The sky above is sickening, the clouds of God’s hate cover it,
Body and soul shall suffer beyond all word or thought,
Till the pain and noisy terror that these first years have wrought
Seem but the soft arising and prelude of the storm
That fiercer still and heavier with sharper lightnings fraught
Shall pour red wrath upon us over a world deform.
Thrice happy, O Despoina, were the men who were alive
In the great age and the golden age when still the cycle ran
On upward curve and easily, for then both maid and man
And beast and tree and spirit in the green earth could thrive.
But now one age is ending, and God calls home the stars
And looses the wheel of the ages and sends it spinning back
Amid the death of nations, and points a downward track,
And madness is come over us and great and little wars.
He has not left one valley, one isle of fresh and green
Where old friends could forgather amid the howling wreck.

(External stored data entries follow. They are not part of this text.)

**config.mk**
```make
export PLATFORM = sky130hd
export DESIGN_NAME = awsf1_pcim_rd_arb
export DESIGN_NICKNAME = d
export VERILOG_FILES = /design/src/rtl/awsf1_pcim_rd_arb.sv
export SDC_FILE = /design/constraint.sdc
export NUM_CORES = 1
export LEC_CHECK = 0
export ABC_AREA = 1
export CAP_MARGIN = 10
export CORE_AREA = 3 3 563 565
export CTS_CLUSTER_SIZE = 20
export DETAILED_ROUTE_END_ITERATION = 6
export DIE_AREA = 0 0 566 568
export SLEW_MARGIN = 10
export SYNTH_ARGS = -nofsm -noshare
export SYNTH_HDL_FRONTEND = slang
export SYNTH_SLANG_ARGS = --single-unit
```
**constraint.sdc**
```tcl
create_clock -name clk_main_a0 -period 4.7 [get_ports clk_main_a0]
set_input_delay 0.47 -clock clk_main_a0 [delete_from_list [all_inputs] [get_ports clk_main_a0]]
set_output_delay 0.47 -clock clk_main_a0 [all_outputs]
set_load 0.01 [all_outputs]
```
**src/rtl/awsf1_pcim_rd_arb.sv**
```systemverilog
`default_nettype none
// ============================================================================
// Module   : awsf1_pcim_rd_arb
// Brief    : Round-robin arbiter sharing the PCIM AXI4 read master among
//            NUM_REQ DMA read engines. Optional counters: PCIM_RD_ARB_PERF_EN.
// Revision : 1.0 - initial release
// ============================================================================
module awsf1_pcim_rd_arb #(
    parameter int NUM_REQ   = 4,
    parameter int MAX_OUTST = 8,
    parameter int ADDR_W    = 64,
    parameter int DATA_W    = 512,
    parameter int ID_W      = 16
) (
    input  logic                      clk_main_a0,
    input  logic                      rst_main_n,
    input  logic [NUM_REQ-1:0]        req_arvalid,
    input  logic [NUM_REQ*ADDR_W-1:0] req_araddr,
    input  logic [NUM_REQ*8-1:0]      req_arlen,
    output logic [NUM_REQ-1:0]        req_arready,
    output logic [NUM_REQ-1:0]        req_rvalid,
    output logic [DATA_W-1:0]         req_rdata,
    output logic [1:0]                req_rresp,
    output logic                      req_rlast,
    input  logic [NUM_REQ-1:0]        req_rready,
    output logic                      pcim_arvalid,
    output logic [ADDR_W-1:0]         pcim_araddr,
    output logic [ID_W-1:0]           pcim_arid,
    output logic [7:0]                pcim_arlen,
    output logic [2:0]                pcim_arsize,
    input  logic                      pcim_arready,
    input  logic                      pcim_rvalid,
    input  logic [DATA_W-1:0]         pcim_rdata,
    input  logic [ID_W-1:0]           pcim_rid,
    input  logic [1:0]                pcim_rresp,
    input  logic                      pcim_rlast,
    output logic                      pcim_rready,
    output logic                      rid_err
`ifdef PCIM_RD_ARB_PERF_EN
    ,
    input  logic                      perf_clr,
    output logic [31:0]               perf_grant_cnt,
    output logic [31:0]               perf_stall_cnt
`endif
);

    localparam int              IDX_W       = (NUM_REQ > 1) ? $clog2(NUM_REQ) : 1;
    localparam int              CW          = $clog2(MAX_OUTST + 1);
    localparam logic [IDX_W:0]  NUM_REQ_V   = (IDX_W+1)'(NUM_REQ);
    localparam logic [CW-1:0]   MAX_OUTST_V = CW'(MAX_OUTST);
    localparam logic [IDX_W-1:0] LAST_RST   = IDX_W'(NUM_REQ - 1);

    typedef enum logic [0:0] {
        S_IDLE  = 1'b0,
        S_ISSUE = 1'b1
    } state_t;

    state_t             state;
    logic [IDX_W-1:0]   last;
    logic [CW-1:0]      outst [NUM_REQ];
    logic [NUM_REQ-1:0] eligible;
    logic [NUM_REQ-1:0] cnt_inc;
    logic [NUM_REQ-1:0] cnt_dec;
    logic               grant_found;
    logic               grant_fire;
    logic [IDX_W-1:0]   grant_idx;
    logic [IDX_W:0]     cand;
    logic [ADDR_W-1:0]  sel_addr;
    logic [7:0]         sel_len;
    logic [IDX_W-1:0]   r_idx;
    logic               r_idx_ok;
    logic               cmpl;
    logic               unused_rid_hi;

    genvar gi;
    generate
        for (gi = 0; gi < NUM_REQ; gi++) begin : g_req
            assign eligible[gi] = req_arvalid[gi] && (outst[gi] < MAX_OUTST_V);
            assign cnt_inc[gi]  = grant_fire && (grant_idx == IDX_W'(gi));
            assign cnt_dec[gi]  = cmpl && (r_idx == IDX_W'(gi)) && (outst[gi] != '0);
        end
    endgenerate

    // Search starts just after the last requester that completed an AR handshake.
    always_comb begin
        grant_found = 1'b0;
        grant_idx   = '0;
        cand        = '0;
        for (int k = 1; k <= NUM_REQ; k++) begin
            cand = {1'b0, last} + (IDX_W+1)'(k);
            if (cand >= NUM_REQ_V) cand = cand - NUM_REQ_V;
            if (!grant_found && eligible[cand[IDX_W-1:0]]) begin
                grant_found = 1'b1;
                grant_idx   = cand[IDX_W-1:0];
            end
        end
    end

    always_comb begin
        sel_addr = '0;
        sel_len  = '0;
        for (int i = 0; i < NUM_REQ; i++) begin
            if (grant_idx == IDX_W'(i)) begin
                sel_addr = req_araddr[i*ADDR_W +: ADDR_W];
                sel_len  = req_arlen[i*8 +: 8];
            end
        end
    end

    // The accept pulse is combinational, so it is gated off while reset is held.
    assign grant_fire  = (state == S_IDLE) && grant_found && rst_main_n;
    assign req_arready = grant_fire ? (NUM_REQ'(1) << grant_idx) : '0;
    assign pcim_arsize = 3'b110;

    always_ff @(posedge clk_main_a0 or negedge rst_main_n) begin
        if (!rst_main_n) begin
            state        <= S_IDLE;
            last         <= LAST_RST;
            pcim_arvalid <= 1'b0;
            pcim_araddr  <= '0;
            pcim_arid    <= '0;
            pcim_arlen   <= '0;
            rid_err      <= 1'b0;
        end else begin
            if (pcim_rvalid && !r_idx_ok) rid_err <= 1'b1;
            case (state)
                S_IDLE: begin
                    if (grant_found) begin
                        pcim_araddr  <= sel_addr;
                        pcim_arlen   <= sel_len;
                        pcim_arid    <= {{(ID_W-IDX_W){1'b0}}, grant_idx};
                        pcim_arvalid <= 1'b1;
                        state        <= S_ISSUE;
                    end
                end
                S_ISSUE: begin
                    if (pcim_arready) begin
                        pcim_arvalid <= 1'b0;
                        last         <= pcim_arid[IDX_W-1:0];
                        state        <= S_IDLE;
                    end
                end
                default: state <= S_IDLE;
            endcase
        end
    end

    always_ff @(posedge clk_main_a0 or negedge rst_main_n) begin
        if (!rst_main_n) begin
            for (int i = 0; i < NUM_REQ; i++) outst[i] <= '0;
        end else begin
            for (int i = 0; i < NUM_REQ; i++) begin
                if (cnt_inc[i] && !cnt_dec[i])      outst[i] <= outst[i] + 1'b1;
                else if (cnt_dec[i] && !cnt_inc[i]) outst[i] <= outst[i] - 1'b1;
            end
        end
    end

    // Only the low RID bits select a requester; beats for absent indices are sunk.
    assign r_idx         = pcim_rid[IDX_W-1:0];
    assign r_idx_ok      = ({1'b0, r_idx} < NUM_REQ_V);
    assign req_rvalid    = (r_idx_ok && pcim_rvalid) ? (NUM_REQ'(1) << r_idx) : '0;
    assign pcim_rready   = r_idx_ok ? req_rready[r_idx] : 1'b1;
    assign req_rdata     = pcim_rdata;
    assign req_rresp     = pcim_rresp;
    assign req_rlast     = pcim_rlast;
    assign cmpl          = pcim_rvalid && pcim_rready && pcim_rlast && r_idx_ok;
    assign unused_rid_hi = ^pcim_rid;

`ifdef PCIM_RD_ARB_PERF_EN
    always_ff @(posedge clk_main_a0 or negedge rst_main_n) begin
        if (!rst_main_n) begin
            perf_grant_cnt <= '0;
            perf_stall_cnt <= '0;
        end else if (perf_clr) begin
            perf_grant_cnt <= '0;
            perf_stall_cnt <= '0;
        end else begin
            if (pcim_arvalid && pcim_arready && (perf_grant_cnt != 32'hFFFF_FFFF))
                perf_grant_cnt <= perf_grant_cnt + 32'd1;
            if (pcim_arvalid && !pcim_arready && (perf_stall_cnt != 32'hFFFF_FFFF))
                perf_stall_cnt <= perf_stall_cnt + 32'd1;
        end
    end
`endif

endmodule
`default_nettype wire
```
==> impl_metrics.ini <==
[setup_path]
critical_path_peak_fanout = 58
critPathKind = register to primary output
critPathLaunchType = register
crit_path_end_kind = primary output
worstPathArrival_ps = 3430
crit_required_ps = 4230

[logic_synthesis]
async_flop_share = 1.00
synthTopCellsByArea = buf_4 38%, dfrtp_1 22%, nand2_1 12%
synth_flop_cell = dfrtp_1
postSynthCellCount = 1467
ys_types = 35
ys_seq_area_frac = 0.222
synth_top_area_share = 0.378
netlist_area_sq_mm = 0.0106
syn_area_per_cell_sq_um = 7.24
ys_ff_latch = 94
synth_edf_count = 0
synth_area_leader_cell = buf_4
synth_warnings = 0

[drt]
wirelength_mm = 218
drcViolationCount = 0
vias_per_cell = 1.78
detail-route-antenna-nets = 0
vias = 9763
first_pass_iters = 4
drtIter0Drc = 453
wl_per_cell_um = 39.8

[timing]
tns_ps = 0
fin_ws_ps = 797
rsz0062_at_grt = no
period_needed_ps = 3900
slew_headroom = 0.420
fmax_mhz = 256
finalCritPeriodShare = 0.830
hold_violations = 0
worst_pin_slew_ps = 871
slew_violations = 0
finalSetupViolCount = 0
skew_ps = 13.2
hold_slack_ps = 483

[run]
cap_viol_max_count = 0

[die]
fp-row-count = 205
io_pins = 1448
coreArea_sq_mm = 0.312
fp.dieArea_sq_mm = 0.321
die_w_um = 566
die-height_um = 568
initial_core_util = 0.0341

[place]
gp_congestion = 0.843
io_buffer_count = 387
hpwlAfterDp_mm = 206
dp_worst_setup_slack_ps = 676
dp_cells = 5419

[clock_network]
cts.htree.levels = 3
clock_latency_ps = 410
cts-buffers-inserted = 9
clk_pin_slew_worst_paths_ps = 90
cts_resized = 0
cts_tree = done
hold_buffers = 1
cts_root_buf = clkbuf_16
clockBufferDepth = 2
cts_sinks = 94
post-cts-setup-buffer-count = 0

[min_path]
hold_class = register to register

[global_routing]
antenna_found_initial = 64
first_global_vias = 9447
track_usage = 0.131
overflow = 0
grt_pass1_wl_mm = 241
grt_max_degree = 93

[cells_and_area]
area_growth_pct = 50.0
final_cell_mix = 383 x clkdlybuf4s50_1, 342 x nand2_1, 162 x nand3_1
regArea_sq_mm = 0.00235
final.fill_count = 37100
drive_gt1_frac = 0.0486
fin_nets = 2138
layout.cells.non_filler = 5474
multi_input_area_sq_mm = 0.00382
final_common_cell = clkdlybuf4s50_1

[power]
ir_drop_v = 0.000627
power.total_w = 0.0109
swShare = 0.658
leakagePower_nw = 4.75
clkPwrFrac = 0.079
seq_power_share = 0.137
switchingPower_w = 0.00720
p_int_w = 0.00374
p_per_area_mw_per_mm2 = 687
combPwrFrac = 0.784

[run_status]
outcome = finished, final reports clean
## worst paths after layout
kind                                  from              end  slack (ps)  cells after the start
setup reg to reg                   last[0]         outst[7]         860                     19
hold / removal             pcim_araddr[59]  pcim_araddr[59]         480                      2
min in group asynchronous       rst_main_n   pcim_araddr[3]         530                      2
setup / recovery                   last[0]   req_arready[3]         800                     11
hold reg to reg            pcim_araddr[59]  pcim_araddr[59]         480                      2
max in group asynchronous       rst_main_n  pcim_araddr[10]        2700                      4
## synth_stat cells, types with 4 or more instances
cell,number
a21o_1,4
a21oi_1,8
buf_1,5
buf_2,36
buf_4,535
buf_6,14
clkbuf_1,21
dfrtp_1,92
fa_1,4
ha_1,12
inv_1,16
inv_2,6
mux2_2,4
nand2_1,342
nand3_1,162
nand4_1,145
nor2_1,17
nor3_1,7
o21ai_0,7
xnor2_1,8
xor2_1,4
## registers in the layout (all words and copies together) (netlist names)
| register | cells |
|---|---|
| pcim_arvalid | 1 |
| pcim_arid | 2 |
| pcim_arlen | 8 |
| state | 1 |
| outst | 16 |
| last | 2 |
| pcim_araddr | 64 |
## per-layer routing
metal	part of all wire	GRT usage
met5	0.0012	0.00550
met4	0.045	0.0541
met3	0.37	0.225
met1	0.17	0.0621
met2	0.42	0.193
## cell type report
cell class              count  share of cell area
well taps                4140               0.325
repair buffers            408               0.258
multi-input cells         756               0.240
flip-flops and latches     94               0.148
clock buffers               9              0.0141
diodes                     38             0.00597
inverters                  22             0.00550
clock inverters             7             0.00424
## cells by family (layout without fill, tap and decap cells)
group,count (synthesis),in the layout,synth area share
AND/OR/NAND/NOR,683,683,0.302
buffers and inverters,633,446,0.427
flip-flops,94,94,0.222
AO/OA/AOI/OAI,23,23,0.0126
adder cells (fa/ha/maj),16,16,0.0217
XOR/XNOR,12,12,0.00990
multiplexers,4,4,0.00424
other,2,56,0.000707
## critical path, stage by stage (launching register included)
cell and delay, ps:
dfstp_2 690, inv_2 120, nand3_1 110, nand2_1 100
nand2_1 100, nand2_2 80, nor2_4 150, nand4_4 130
nand2_8 330, nand2_1 90, nor2_1 250, clkdlybuf4s50_1 840
## power by group through the flow
stage | Combinational [W] | Clock, W | Sequential [W]
finish | 0.00858 | 0.000863 | 0.00150
global route | 0.00956 | 0.000961 | 0.00157
CTS | 0.00916 | 0.000948 | 0.00151
detailed placement | 0.00913 | 0 | 0.00152
global placement | 0.00911 | 0 | 0.00151
floorplan | 0.00420 | 0 | 0.00161
## metrics by stage
step           cell area, sq um  utilization
6_report                  15900       0.0511
5_1_grt                   15900       0.0509
4_1_cts                   15800       0.0508
3_5_place_dp              15500       0.0498
3_3_place_gp              15500       0.0498
2_1_floorplan             10700            -
Power figures use the tool's default switching activity.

It’s vainly we are praying. We cannot, cannot check
The Power who slays and puts aside the beauty that has been.
It’s truth they tell, Despoina, none hears the eart’s complaining
For Nature will not pity, nor the red God lend an ear.
Yet I too have been mad in the hour of bitter paining
And lifted up my voice to God, thinking that he could hear
The curse wherewith I cursed Him because the Good was dead.